May 11, 2009 8:36:50 AM PDT
More people who'd been chased out of their homes by the wildfire burning around Santa Barbara, Calif., have been allowed to return. By late yesterday, all but 375 residents from 145 homes had OKs to move back in.

Firefighters, aided by cooler, more humid weather now have the blaze 65 percent contained.

Fire officials say the blaze may have been sparked by the use of a power tool to clear to clear brush on private land.

Some Santa Barbara County residents had recently received annual notices advising them they had until June 1 to clear potentially hazardous brush. It's not clear if the fire started in an area covered by the notice or whether anyone could face charges.

Meanwhile the area is sweating out the possible return of hot, dry winds as early as tomorrow.

Dark skies and tornado-like winds drove Robert Pratini from his hillside during the worst of the wildfire, but he imagined he'd soon be back in the home where he raised his three children.

On Sunday, though, the 88-year old retired junior high school teacher stood on heaps of blackened debris where his house once was. Tearful relatives hugged each other and retrieved what little they could recover: a painting of a sailboat, a stone fountain, and possibly a dresser.

"You always have a glimmer of optimism," said Pratini, who lived there since 1960. "You build up a lot of memories, and a lot of attachments."

Pratini's wife Faye, 79, said the couple doubts they will rebuild.

"It's a lot of riding up and down," she said.

For thousands of evacuees, Sunday brought an end to the heart-wrenching wait to see if their homes had been spared by the wildfires. Many others were more fortunate than the Pratinis, their picturesque houses unchanged except for the stench of smoke and ash on the window sills.

"We were very, very, very lucky, and we always keep knocking on wood," said Marty Conoley, 57, rapping on a coffee table in his undamaged home. "Who would have thunk a fire at this time of year?"

Beth and Scott Gordon drove up to their two-story house with their 14-year old Dalmatian named Buster after the evacuation order was lifted Sunday morning. Their home was unscathed but the blaze had charred a large patch of their lawn.

"I doubt that burned itself out. My sense is the firefighters were protecting us," said Scott Gordon, 49, a movie visual effects supervisor. "I feel pretty lucky."

At least 77 homes have been destroyed since the fire broke out May 5. It has damaged 22 others, cost $9 million to fight, injured 28 firefighters and forced the evacuation of approximately 30,000 people to safer ground.

By early Monday, only about 370 people remained evacuated from 145 homes.

The 13-square-mile blaze was 65 percent surrounded early Monday after several days of cool, calm weather. Gusty winds that caused it to explode last week could return Tuesday but not as fiercely.

Winds were calm early Monday. The National Weather Service forecast a foggy morning and light winds in the evening. Tuesday could see winds gusts to 20 mph.

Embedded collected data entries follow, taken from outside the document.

==> config.mk <==
export PLATFORM = sky130hd
export DESIGN_NAME = mem_port_arbiter
export DESIGN_NICKNAME = d
export VERILOG_FILES = /design/src/rtl/mem_port_arbiter.sv
export SDC_FILE = /design/constraint.sdc
export NUM_CORES = 1
export LEC_CHECK = 0
export ABC_CLOCK_PERIOD_IN_PS = 2300
export CAP_MARGIN = 10
export CORE_MARGIN = 10
export CORE_UTILIZATION = 26
export DETAILED_ROUTE_END_ITERATION = 10
export PLACE_DENSITY = 0.83
export REMOVE_ABC_BUFFERS = 1
export SETUP_SLACK_MARGIN = 0.02
export SLEW_MARGIN = 10
export SYNTH_ARGS = -nofsm -noshare
export SYNTH_HDL_FRONTEND = slang
export SYNTH_SLANG_ARGS = --single-unit
==> constraint.sdc <==
create_clock -name clk -period 2.3 [get_ports clk]
set_input_delay 0.345 -clock clk [delete_from_list [all_inputs] [get_ports clk]]
set_output_delay 0.345 -clock clk [all_outputs]
set_load 0.05 [all_outputs]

Officials said Sunday the blaze was apparently was sparked by someone using a power tool to clear brush last Tuesday on private land near the Jesusita Trail and sought public help in identifying the culprit.

The fire moved slowly through high, dry brush until "sundowner" evening winds gusting to 50 mph drove it into multimillion-dollar homes on coastal hillsides ringing Santa Barbara.

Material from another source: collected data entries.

<file path="src/rtl/pixel_streamer.sv">
`default_nettype none
// ============================================================================
// Module  : pixel_streamer
// Holds one binary IMG_H x IMG_W image and streams it 1 pixel/clock in raster
// order with frame markers. Optional STREAM_CHECKSUM_EN adds ones_count.
// Rev 1.0 : initial release
// ============================================================================
module pixel_streamer #(
  parameter int IMG_W = 28,
  parameter int IMG_H = 28
) (
  input  logic                       clk,
  input  logic                       rst,
  input  logic                       wr_en,
  input  logic [$clog2(IMG_H)-1:0]   wr_row,
  input  logic [IMG_W-1:0]           wr_data,
  input  logic                       start,
  output logic                       busy,
  output logic                       pixel_out,
  output logic                       pixel_valid,
  output logic                       frame_start,
  output logic                       frame_end
`ifdef STREAM_CHECKSUM_EN
  ,
  output logic [$clog2(IMG_W*IMG_H+1)-1:0] ones_count
`endif
);

  localparam int C_RW = $clog2(IMG_H);
  localparam int C_CW = $clog2(IMG_W);
  localparam logic [C_RW-1:0] C_LAST_ROW = C_RW'(IMG_H - 1);
  localparam logic [C_CW-1:0] C_LAST_COL = C_CW'(IMG_W - 1);

  typedef enum logic [0:0] {
    S_IDLE   = 1'b0,
    S_STREAM = 1'b1
  } state_t;

  state_t            state_q;
  logic [C_RW-1:0]   row_q;
  logic [C_CW-1:0]   col_q;
  logic [IMG_W-1:0]  mem_q [IMG_H];
  logic              pix_q;
  logic              valid_q;
  logic              fs_q;
  logic              fe_q;
  logic              at_last;
  logic              wr_accept;

  assign at_last   = (row_q == C_LAST_ROW) && (col_q == C_LAST_COL);
  // The frame being transmitted is frozen: only IDLE-time writes land.
  assign wr_accept = wr_en && (state_q == S_IDLE) && (int'(wr_row) < IMG_H);

  always_ff @(posedge clk or posedge rst) begin
    if (rst) begin
      for (int r = 0; r < IMG_H; r++) begin
        mem_q[r] <= '0;
      end
    end else if (wr_accept) begin
      mem_q[wr_row] <= wr_data;
    end
  end

  always_ff @(posedge clk or posedge rst) begin
    if (rst) begin
      state_q <= S_IDLE;
      row_q   <= '0;
      col_q   <= '0;
      pix_q   <= 1'b0;
      valid_q <= 1'b0;
      fs_q    <= 1'b0;
      fe_q    <= 1'b0;
    end else begin
      pix_q   <= 1'b0;
      valid_q <= 1'b0;
      fs_q    <= 1'b0;
      fe_q    <= 1'b0;
      case (state_q)
        S_IDLE: begin
          if (start) begin
            state_q <= S_STREAM;
            row_q   <= '0;
            col_q   <= '0;
          end
        end
        S_STREAM: begin
          pix_q   <= mem_q[row_q][col_q];
          valid_q <= 1'b1;
          fs_q    <= (row_q == '0) && (col_q == '0);
          fe_q    <= at_last;
          if (col_q == C_LAST_COL) begin
            col_q <= '0;
            if (at_last) begin
              row_q   <= '0;
              state_q <= S_IDLE;
            end else begin
              row_q <= row_q + C_RW'(1);
            end
          end else begin
            col_q <= col_q + C_CW'(1);
          end
        end
        default: state_q <= S_IDLE;
      endcase
    end
  end

  assign busy        = valid_q;
  assign pixel_out   = pix_q;
  assign pixel_valid = valid_q;
  assign frame_start = fs_q;
  assign frame_end   = fe_q;

`ifdef STREAM_CHECKSUM_EN
  localparam int C_NW = $clog2(IMG_W*IMG_H+1);

  logic [C_NW-1:0] acc_q;
  logic [C_NW-1:0] ones_q;

  // The last pixel is still in pix_q when frame_end is high, so it is folded in here.
  always_ff @(posedge clk or posedge rst) begin
    if (rst) begin
      acc_q  <= '0;
      ones_q <= '0;
    end else begin
      if ((state_q == S_IDLE) && start) begin
        acc_q <= '0;
      end else if (valid_q) begin
        acc_q <= acc_q + C_NW'(pix_q);
      end
      if (fe_q) begin
        ones_q <= acc_q + C_NW'(pix_q);
      end
    end
  end

  assign ones_count = ones_q;
`endif

endmodule
`default_nettype wire

</file>
### config.mk
export PLATFORM = sky130hd
export DESIGN_NAME = agg_win_flat
export DESIGN_NICKNAME = d
export VERILOG_FILES = /design/src/rtl/agg_win_if.sv /design/src/rtl/agg_win.sv /design/src/flat_wrapper.sv
export SDC_FILE = /design/constraint.sdc
export NUM_CORES = 1
export LEC_CHECK = 0
export CAP_MARGIN = 20
export CORE_MARGIN = 1.5
export CORE_UTILIZATION = 30
export DETAILED_ROUTE_END_ITERATION = 8
export HOLD_SLACK_MARGIN = 0.06
export PLACE_DENSITY = 0.6
export SETUP_SLACK_MARGIN = 0.5
export SLEW_MARGIN = 20
export SYNTH_ARGS = -nofsm -noshare
export SYNTH_HDL_FRONTEND = slang
export SYNTH_SLANG_ARGS = --single-unit
### constraint.sdc
create_clock -name clk -period 4 [get_ports clk]
set_clock_uncertainty 0.1 [all_clocks]
set_input_delay 0.6 -clock clk [delete_from_list [all_inputs] [get_ports clk]]
set_output_delay 0.6 -clock clk [all_outputs]
set_load 0.01 [all_outputs]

Officials declined to comment further about the type of power tool that may have been used, or if anyone could face charges.

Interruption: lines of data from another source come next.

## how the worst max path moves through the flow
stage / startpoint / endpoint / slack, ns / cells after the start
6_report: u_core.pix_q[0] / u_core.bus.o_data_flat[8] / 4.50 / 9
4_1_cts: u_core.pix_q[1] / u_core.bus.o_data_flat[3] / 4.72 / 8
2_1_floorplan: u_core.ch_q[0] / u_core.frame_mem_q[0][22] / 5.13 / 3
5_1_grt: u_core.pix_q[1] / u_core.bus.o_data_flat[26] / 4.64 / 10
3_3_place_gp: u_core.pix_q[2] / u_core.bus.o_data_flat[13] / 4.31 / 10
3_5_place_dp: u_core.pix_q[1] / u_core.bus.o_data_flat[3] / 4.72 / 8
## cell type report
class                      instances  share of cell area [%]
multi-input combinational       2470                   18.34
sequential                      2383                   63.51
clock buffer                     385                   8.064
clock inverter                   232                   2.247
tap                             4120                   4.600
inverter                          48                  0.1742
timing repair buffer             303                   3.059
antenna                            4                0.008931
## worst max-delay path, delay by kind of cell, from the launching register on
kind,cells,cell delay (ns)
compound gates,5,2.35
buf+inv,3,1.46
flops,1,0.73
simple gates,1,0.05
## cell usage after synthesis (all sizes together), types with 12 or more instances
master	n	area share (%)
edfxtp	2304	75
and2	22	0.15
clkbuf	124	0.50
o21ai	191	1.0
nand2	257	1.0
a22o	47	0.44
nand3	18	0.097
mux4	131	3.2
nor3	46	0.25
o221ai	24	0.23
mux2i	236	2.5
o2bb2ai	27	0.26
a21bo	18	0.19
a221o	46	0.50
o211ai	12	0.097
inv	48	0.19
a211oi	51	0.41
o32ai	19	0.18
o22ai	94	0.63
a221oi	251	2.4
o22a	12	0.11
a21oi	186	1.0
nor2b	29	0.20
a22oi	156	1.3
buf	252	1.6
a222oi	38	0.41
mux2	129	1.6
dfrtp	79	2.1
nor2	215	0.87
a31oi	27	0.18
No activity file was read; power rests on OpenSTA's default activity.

Over the weekend, fire officials had praised residents for aggressively cutting back brush.

"More homes would have burned had they not done their defensible space work," Santa Barbara County Fire Chief Tom Franklin said.

Some Santa Barbara County residents recently received annual notices advising them they had until June 1 to clear potentially hazardous brush, county fire Capt. Glenn Fidler said.

It was not immediately clear whether the blaze originated in an area targeted by such a notice.